[Collected data entries]

+-------+

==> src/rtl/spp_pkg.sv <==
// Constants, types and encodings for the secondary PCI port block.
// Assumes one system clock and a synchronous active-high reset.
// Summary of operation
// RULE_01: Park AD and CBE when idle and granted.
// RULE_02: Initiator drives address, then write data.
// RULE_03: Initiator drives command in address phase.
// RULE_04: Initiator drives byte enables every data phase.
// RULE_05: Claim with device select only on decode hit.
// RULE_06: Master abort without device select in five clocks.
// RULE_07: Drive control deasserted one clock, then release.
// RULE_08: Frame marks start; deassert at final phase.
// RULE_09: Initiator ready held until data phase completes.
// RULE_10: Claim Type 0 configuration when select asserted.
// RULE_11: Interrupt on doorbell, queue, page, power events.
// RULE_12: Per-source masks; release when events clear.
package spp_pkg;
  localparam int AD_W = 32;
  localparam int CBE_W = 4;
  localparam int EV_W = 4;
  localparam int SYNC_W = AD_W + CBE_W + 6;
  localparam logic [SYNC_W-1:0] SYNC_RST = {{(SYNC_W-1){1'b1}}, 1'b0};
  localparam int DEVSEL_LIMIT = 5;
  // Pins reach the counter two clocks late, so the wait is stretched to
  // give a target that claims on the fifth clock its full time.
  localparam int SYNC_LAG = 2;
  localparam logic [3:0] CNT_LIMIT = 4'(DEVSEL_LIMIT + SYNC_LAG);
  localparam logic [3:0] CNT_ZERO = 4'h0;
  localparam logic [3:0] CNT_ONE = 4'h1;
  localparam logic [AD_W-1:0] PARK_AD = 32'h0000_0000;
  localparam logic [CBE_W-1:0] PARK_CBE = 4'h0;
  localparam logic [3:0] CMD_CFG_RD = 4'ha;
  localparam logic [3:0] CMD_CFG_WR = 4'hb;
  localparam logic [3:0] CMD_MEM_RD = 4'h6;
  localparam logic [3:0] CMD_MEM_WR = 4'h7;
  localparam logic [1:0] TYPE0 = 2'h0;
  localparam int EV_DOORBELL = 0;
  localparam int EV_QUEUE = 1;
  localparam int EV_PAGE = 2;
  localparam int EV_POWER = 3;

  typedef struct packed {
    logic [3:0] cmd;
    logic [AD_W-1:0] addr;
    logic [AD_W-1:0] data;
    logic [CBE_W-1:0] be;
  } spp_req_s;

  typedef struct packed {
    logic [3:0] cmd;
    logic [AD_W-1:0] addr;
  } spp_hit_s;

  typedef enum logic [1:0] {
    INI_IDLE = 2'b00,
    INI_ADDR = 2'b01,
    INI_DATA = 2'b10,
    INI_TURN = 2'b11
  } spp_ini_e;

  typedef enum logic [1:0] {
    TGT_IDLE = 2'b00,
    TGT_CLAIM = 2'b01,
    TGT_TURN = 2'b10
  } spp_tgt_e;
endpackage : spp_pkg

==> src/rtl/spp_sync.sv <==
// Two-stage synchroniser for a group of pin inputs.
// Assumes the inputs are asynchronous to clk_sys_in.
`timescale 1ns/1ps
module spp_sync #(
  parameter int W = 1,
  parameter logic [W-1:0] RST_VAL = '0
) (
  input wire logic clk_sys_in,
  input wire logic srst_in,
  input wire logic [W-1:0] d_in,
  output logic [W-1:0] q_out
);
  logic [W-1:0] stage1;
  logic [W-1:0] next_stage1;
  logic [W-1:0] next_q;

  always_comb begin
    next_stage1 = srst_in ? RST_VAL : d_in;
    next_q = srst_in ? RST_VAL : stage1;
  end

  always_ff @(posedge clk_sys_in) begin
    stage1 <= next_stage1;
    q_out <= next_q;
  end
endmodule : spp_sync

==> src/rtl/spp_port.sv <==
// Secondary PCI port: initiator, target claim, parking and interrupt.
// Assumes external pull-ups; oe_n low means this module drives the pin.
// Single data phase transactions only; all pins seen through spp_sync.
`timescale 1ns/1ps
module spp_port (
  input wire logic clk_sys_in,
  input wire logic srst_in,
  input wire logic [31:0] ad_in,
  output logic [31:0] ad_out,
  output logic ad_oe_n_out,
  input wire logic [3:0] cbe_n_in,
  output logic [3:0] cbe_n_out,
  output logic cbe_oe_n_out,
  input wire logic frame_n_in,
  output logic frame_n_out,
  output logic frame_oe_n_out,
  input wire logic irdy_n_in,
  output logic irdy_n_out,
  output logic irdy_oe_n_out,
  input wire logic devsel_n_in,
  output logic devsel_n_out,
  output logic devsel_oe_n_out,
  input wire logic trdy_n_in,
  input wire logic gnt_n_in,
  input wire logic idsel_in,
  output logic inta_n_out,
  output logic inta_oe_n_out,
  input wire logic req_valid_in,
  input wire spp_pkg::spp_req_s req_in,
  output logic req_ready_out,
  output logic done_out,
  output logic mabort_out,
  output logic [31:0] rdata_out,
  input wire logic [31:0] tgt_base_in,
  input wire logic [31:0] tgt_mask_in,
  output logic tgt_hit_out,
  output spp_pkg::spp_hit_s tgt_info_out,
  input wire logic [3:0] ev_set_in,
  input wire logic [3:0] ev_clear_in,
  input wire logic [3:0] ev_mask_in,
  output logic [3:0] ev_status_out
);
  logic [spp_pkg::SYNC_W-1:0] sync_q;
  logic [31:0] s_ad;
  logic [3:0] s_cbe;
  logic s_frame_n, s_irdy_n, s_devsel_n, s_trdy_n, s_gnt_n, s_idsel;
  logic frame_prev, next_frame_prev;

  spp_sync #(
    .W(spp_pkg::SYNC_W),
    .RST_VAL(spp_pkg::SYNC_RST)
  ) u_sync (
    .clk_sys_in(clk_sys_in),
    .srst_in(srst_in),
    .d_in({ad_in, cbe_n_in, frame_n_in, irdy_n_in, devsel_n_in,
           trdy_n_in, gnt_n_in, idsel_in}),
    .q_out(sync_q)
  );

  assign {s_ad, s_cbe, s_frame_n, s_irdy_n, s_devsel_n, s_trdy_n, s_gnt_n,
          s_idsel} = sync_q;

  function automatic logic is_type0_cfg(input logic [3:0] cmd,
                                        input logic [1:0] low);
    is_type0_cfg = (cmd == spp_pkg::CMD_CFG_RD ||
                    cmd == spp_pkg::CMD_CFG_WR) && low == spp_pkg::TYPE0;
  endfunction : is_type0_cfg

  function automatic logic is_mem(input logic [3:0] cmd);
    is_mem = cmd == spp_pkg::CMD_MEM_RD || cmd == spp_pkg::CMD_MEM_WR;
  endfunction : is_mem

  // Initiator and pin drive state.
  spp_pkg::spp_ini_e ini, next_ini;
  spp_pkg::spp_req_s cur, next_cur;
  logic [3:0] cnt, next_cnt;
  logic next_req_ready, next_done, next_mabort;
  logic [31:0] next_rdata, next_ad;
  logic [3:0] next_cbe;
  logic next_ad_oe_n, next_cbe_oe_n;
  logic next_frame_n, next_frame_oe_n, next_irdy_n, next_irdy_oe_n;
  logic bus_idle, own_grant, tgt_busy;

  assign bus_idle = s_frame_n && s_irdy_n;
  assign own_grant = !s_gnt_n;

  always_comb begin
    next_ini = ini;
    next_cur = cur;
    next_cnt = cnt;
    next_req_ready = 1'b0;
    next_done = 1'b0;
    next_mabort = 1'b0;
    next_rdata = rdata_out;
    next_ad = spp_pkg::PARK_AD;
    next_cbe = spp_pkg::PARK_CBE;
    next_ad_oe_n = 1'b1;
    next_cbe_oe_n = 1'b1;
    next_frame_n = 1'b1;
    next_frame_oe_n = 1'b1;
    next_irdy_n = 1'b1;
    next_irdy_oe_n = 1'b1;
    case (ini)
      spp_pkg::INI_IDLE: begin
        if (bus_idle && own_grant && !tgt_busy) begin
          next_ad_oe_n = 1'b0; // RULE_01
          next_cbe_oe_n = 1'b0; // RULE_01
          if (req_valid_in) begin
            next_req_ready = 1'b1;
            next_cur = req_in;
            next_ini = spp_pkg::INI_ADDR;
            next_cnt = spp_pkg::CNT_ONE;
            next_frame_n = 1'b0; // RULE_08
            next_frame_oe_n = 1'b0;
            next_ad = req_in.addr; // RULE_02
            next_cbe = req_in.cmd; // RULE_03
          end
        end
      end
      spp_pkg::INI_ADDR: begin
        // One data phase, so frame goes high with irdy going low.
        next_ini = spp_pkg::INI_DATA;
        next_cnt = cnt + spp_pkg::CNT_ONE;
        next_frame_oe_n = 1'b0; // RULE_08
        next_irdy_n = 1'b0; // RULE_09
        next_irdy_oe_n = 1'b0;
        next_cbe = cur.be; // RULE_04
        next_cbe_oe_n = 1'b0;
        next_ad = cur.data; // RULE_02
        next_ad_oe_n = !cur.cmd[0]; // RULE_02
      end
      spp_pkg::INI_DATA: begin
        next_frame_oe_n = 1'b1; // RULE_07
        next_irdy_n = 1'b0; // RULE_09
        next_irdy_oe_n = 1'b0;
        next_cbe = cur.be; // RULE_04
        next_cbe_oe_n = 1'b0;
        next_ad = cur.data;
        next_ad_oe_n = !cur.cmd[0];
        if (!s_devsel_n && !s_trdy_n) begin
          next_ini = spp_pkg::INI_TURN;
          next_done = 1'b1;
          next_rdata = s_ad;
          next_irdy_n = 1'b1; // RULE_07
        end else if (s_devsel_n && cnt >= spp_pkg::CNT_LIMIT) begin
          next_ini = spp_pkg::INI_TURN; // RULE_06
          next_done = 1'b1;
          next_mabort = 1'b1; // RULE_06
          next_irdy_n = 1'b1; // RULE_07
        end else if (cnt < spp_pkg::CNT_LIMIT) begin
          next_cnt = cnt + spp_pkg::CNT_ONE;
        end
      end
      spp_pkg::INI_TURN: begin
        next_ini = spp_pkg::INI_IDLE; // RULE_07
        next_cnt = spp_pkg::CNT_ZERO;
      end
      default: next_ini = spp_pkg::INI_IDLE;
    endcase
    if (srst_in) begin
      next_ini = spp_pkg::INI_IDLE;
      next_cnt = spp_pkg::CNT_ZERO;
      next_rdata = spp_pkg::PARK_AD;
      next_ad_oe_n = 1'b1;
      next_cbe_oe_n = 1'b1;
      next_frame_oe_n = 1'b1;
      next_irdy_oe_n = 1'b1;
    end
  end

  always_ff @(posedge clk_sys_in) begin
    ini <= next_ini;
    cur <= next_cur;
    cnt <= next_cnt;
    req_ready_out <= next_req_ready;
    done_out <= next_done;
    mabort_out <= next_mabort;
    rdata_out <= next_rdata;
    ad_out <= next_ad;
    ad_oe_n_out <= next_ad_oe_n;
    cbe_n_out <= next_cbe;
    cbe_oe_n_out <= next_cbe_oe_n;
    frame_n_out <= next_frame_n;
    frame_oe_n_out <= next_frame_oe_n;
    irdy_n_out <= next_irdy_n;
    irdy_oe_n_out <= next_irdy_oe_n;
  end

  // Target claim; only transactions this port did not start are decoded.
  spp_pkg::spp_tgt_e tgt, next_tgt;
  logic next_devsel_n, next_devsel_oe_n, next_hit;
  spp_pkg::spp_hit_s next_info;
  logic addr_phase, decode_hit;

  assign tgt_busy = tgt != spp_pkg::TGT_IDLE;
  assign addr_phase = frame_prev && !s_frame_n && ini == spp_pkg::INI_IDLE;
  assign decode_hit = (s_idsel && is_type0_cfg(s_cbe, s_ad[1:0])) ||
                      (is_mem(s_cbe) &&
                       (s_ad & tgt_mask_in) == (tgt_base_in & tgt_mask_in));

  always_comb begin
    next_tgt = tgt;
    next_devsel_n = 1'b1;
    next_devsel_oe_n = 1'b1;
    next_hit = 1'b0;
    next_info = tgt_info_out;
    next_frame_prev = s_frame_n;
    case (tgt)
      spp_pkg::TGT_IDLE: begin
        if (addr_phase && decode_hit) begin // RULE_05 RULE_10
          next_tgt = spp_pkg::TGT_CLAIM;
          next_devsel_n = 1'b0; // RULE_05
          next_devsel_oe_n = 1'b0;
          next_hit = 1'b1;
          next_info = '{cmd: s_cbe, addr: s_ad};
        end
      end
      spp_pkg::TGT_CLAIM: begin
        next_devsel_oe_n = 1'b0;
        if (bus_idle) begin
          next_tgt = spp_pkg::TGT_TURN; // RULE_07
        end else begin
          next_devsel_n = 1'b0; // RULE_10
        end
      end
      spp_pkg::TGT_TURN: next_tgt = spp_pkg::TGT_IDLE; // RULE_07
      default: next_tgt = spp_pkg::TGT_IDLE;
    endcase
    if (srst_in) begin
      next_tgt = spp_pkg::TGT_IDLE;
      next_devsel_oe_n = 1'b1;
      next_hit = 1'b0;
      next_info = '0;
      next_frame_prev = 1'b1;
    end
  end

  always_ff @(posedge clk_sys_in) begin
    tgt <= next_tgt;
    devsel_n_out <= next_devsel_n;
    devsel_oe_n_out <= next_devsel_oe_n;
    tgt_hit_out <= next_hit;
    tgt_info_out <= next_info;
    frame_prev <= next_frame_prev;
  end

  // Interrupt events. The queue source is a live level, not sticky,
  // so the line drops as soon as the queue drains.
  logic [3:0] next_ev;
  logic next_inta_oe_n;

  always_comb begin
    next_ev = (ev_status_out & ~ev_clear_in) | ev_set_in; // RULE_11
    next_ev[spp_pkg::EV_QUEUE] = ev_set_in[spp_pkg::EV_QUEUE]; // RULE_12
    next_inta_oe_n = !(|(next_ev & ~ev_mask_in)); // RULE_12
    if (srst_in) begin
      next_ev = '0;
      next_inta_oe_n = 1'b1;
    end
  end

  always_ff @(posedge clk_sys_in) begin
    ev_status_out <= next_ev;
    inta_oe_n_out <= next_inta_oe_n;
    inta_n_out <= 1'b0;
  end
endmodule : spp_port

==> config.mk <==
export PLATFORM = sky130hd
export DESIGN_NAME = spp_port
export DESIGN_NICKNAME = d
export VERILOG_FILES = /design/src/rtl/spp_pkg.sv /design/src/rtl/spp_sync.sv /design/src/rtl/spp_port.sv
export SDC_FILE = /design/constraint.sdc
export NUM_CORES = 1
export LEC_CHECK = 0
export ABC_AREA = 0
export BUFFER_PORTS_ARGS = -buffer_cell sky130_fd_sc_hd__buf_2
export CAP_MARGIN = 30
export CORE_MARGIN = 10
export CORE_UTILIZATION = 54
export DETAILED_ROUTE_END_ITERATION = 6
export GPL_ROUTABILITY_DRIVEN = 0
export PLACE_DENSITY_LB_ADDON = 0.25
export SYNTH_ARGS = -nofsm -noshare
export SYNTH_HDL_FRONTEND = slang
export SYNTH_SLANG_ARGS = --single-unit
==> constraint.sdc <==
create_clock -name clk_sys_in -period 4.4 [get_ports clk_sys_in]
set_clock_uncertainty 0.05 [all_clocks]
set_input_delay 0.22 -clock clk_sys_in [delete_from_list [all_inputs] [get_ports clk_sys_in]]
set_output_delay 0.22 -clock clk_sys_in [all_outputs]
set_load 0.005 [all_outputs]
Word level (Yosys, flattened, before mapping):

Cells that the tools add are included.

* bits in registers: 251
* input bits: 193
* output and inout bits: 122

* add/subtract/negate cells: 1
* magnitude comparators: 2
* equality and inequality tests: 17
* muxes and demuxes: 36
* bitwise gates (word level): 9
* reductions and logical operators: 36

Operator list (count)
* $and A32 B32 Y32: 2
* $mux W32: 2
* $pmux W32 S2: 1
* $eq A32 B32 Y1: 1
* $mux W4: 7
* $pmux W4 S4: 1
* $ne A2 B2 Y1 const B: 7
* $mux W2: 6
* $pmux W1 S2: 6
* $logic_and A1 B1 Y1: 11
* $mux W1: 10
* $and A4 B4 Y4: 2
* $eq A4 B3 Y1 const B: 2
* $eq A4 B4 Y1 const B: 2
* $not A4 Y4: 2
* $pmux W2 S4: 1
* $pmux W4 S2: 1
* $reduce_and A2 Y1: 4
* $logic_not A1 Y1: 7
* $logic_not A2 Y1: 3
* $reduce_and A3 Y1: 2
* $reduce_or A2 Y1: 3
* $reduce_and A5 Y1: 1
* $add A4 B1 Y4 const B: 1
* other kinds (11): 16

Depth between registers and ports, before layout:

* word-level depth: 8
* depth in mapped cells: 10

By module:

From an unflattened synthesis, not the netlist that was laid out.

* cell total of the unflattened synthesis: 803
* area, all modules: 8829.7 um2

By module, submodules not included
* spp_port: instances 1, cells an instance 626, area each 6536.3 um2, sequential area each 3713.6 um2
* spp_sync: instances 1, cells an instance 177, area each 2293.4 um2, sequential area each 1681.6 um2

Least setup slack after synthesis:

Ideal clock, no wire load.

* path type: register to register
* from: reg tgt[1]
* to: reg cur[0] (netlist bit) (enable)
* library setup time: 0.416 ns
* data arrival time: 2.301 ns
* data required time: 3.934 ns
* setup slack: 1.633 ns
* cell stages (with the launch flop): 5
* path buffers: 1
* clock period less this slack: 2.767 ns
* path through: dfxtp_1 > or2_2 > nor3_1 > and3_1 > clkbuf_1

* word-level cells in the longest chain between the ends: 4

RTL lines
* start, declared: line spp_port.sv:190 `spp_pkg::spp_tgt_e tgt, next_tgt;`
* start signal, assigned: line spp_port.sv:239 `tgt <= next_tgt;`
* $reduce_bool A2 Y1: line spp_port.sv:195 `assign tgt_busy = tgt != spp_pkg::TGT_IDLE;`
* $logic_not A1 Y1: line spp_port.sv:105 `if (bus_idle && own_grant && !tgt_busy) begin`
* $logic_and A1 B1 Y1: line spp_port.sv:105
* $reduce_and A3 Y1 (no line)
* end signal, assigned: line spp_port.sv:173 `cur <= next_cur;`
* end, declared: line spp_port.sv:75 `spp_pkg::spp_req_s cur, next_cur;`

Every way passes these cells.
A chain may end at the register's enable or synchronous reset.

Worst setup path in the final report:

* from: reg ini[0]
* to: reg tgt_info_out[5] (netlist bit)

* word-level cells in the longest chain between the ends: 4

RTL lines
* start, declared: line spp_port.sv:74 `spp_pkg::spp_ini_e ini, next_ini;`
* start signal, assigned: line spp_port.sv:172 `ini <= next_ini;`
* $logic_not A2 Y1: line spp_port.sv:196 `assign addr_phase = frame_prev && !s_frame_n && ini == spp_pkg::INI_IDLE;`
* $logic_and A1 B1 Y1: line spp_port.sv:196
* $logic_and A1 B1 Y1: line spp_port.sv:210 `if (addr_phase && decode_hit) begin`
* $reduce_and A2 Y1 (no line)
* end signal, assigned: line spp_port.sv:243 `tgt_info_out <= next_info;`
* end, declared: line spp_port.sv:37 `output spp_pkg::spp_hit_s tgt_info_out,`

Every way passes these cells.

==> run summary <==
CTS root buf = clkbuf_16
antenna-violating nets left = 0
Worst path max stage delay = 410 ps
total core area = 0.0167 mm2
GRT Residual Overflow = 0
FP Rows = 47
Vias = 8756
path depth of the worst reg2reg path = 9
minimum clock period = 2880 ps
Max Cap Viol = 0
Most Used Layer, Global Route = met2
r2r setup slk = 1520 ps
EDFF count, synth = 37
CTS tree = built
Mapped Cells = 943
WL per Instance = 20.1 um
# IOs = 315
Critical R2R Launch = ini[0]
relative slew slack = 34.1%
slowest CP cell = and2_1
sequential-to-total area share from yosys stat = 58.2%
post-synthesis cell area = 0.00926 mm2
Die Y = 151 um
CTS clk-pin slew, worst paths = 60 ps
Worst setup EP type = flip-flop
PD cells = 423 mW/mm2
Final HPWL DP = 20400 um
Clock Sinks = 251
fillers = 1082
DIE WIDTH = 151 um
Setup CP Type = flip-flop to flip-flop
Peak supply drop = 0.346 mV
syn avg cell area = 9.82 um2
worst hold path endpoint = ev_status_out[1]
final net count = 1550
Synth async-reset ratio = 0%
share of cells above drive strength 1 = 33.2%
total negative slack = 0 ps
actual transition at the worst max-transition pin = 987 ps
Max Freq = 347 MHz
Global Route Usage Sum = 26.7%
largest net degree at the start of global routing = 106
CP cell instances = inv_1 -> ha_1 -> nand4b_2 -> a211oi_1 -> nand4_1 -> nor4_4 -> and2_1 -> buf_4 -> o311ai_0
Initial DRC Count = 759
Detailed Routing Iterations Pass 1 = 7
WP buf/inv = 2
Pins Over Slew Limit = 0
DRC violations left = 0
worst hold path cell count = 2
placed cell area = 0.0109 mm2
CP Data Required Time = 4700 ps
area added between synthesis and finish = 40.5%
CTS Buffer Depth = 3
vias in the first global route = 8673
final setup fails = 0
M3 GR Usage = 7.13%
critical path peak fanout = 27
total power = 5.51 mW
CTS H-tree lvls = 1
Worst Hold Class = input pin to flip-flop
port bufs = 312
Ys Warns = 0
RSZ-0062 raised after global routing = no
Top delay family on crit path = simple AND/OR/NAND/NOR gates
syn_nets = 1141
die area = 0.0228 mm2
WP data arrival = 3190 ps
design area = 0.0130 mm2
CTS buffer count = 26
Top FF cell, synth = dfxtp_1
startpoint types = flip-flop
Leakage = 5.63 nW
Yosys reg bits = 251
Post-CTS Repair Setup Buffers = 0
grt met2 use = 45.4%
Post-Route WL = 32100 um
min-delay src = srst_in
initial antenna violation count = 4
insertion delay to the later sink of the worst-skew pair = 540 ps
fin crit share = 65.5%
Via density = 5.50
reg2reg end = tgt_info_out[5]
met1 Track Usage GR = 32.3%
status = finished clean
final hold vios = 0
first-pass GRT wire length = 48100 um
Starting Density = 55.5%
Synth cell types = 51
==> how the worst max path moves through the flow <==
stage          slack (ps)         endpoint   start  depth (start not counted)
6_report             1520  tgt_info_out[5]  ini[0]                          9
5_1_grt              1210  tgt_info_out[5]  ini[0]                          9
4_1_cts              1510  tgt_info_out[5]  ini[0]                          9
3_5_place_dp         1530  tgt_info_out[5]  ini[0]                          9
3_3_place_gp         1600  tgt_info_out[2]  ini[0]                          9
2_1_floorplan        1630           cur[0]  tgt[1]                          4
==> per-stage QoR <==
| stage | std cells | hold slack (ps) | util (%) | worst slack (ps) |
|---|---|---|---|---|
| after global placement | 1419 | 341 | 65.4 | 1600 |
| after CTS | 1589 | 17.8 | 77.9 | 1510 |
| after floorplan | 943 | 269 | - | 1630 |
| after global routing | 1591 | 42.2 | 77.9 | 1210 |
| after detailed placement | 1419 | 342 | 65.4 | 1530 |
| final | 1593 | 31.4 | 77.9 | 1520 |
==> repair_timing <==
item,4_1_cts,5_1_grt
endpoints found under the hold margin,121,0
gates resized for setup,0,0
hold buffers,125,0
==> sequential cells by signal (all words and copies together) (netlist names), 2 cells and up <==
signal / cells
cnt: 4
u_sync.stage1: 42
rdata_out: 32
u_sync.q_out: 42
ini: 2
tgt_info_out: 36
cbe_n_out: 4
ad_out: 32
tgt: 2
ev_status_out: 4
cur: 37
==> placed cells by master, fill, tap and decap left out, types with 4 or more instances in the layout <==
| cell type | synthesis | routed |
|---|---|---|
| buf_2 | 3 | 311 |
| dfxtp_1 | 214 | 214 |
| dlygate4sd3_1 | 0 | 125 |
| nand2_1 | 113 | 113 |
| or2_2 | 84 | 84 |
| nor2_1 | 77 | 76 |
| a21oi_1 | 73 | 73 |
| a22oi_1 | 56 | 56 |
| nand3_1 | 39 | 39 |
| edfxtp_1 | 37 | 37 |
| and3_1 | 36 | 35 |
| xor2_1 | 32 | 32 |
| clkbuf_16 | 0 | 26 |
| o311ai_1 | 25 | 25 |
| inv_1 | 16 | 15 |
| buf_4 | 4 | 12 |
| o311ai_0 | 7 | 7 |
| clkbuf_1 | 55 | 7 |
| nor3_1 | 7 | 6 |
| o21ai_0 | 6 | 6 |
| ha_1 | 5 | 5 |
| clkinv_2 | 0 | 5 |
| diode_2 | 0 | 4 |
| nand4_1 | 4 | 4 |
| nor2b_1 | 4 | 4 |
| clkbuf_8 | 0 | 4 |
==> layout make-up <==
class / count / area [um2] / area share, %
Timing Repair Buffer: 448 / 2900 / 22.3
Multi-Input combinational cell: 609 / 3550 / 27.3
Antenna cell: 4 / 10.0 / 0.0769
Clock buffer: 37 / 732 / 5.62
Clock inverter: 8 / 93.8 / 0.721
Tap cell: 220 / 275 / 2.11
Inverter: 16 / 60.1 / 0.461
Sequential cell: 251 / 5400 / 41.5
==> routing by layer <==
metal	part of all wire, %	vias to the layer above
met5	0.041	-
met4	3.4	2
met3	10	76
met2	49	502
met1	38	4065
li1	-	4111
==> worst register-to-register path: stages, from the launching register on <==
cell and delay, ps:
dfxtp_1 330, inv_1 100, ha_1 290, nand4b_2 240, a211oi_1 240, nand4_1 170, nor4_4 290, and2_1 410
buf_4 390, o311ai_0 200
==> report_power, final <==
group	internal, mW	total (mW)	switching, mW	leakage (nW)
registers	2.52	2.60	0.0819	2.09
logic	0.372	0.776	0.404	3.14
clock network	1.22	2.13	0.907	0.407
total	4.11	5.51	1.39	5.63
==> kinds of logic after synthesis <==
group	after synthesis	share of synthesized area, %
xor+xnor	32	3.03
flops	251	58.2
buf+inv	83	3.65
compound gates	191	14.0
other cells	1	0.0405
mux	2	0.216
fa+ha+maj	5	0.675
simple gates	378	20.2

+-------+

THE PROBLEM | Print again the lines of the entries above that fall between the line holding "export CAP_MARGIN = 30" and the line holding "Y4 const B: 1", inclusive, exactly as they stand.

YOUR SOLUTION |
export CAP_MARGIN = 30
export CORE_MARGIN = 10
export CORE_UTILIZATION = 54
export DETAILED_ROUTE_END_ITERATION = 6
export GPL_ROUTABILITY_DRIVEN = 0
export PLACE_DENSITY_LB_ADDON = 0.25
export SYNTH_ARGS = -nofsm -noshare
export SYNTH_HDL_FRONTEND = slang
export SYNTH_SLANG_ARGS = --single-unit
==> constraint.sdc <==
create_clock -name clk_sys_in -period 4.4 [get_ports clk_sys_in]
set_clock_uncertainty 0.05 [all_clocks]
set_input_delay 0.22 -clock clk_sys_in [delete_from_list [all_inputs] [get_ports clk_sys_in]]
set_output_delay 0.22 -clock clk_sys_in [all_outputs]
set_load 0.005 [all_outputs]
Word level (Yosys, flattened, before mapping):

Cells that the tools add are included.

* bits in registers: 251
* input bits: 193
* output and inout bits: 122

* add/subtract/negate cells: 1
* magnitude comparators: 2
* equality and inequality tests: 17
* muxes and demuxes: 36
* bitwise gates (word level): 9
* reductions and logical operators: 36

Operator list (count)
* $and A32 B32 Y32: 2
* $mux W32: 2
* $pmux W32 S2: 1
* $eq A32 B32 Y1: 1
* $mux W4: 7
* $pmux W4 S4: 1
* $ne A2 B2 Y1 const B: 7
* $mux W2: 6
* $pmux W1 S2: 6
* $logic_and A1 B1 Y1: 11
* $mux W1: 10
* $and A4 B4 Y4: 2
* $eq A4 B3 Y1 const B: 2
* $eq A4 B4 Y1 const B: 2
* $not A4 Y4: 2
* $pmux W2 S4: 1
* $pmux W4 S2: 1
* $reduce_and A2 Y1: 4
* $logic_not A1 Y1: 7
* $logic_not A2 Y1: 3
* $reduce_and A3 Y1: 2
* $reduce_or A2 Y1: 3
* $reduce_and A5 Y1: 1
* $add A4 B1 Y4 const B: 1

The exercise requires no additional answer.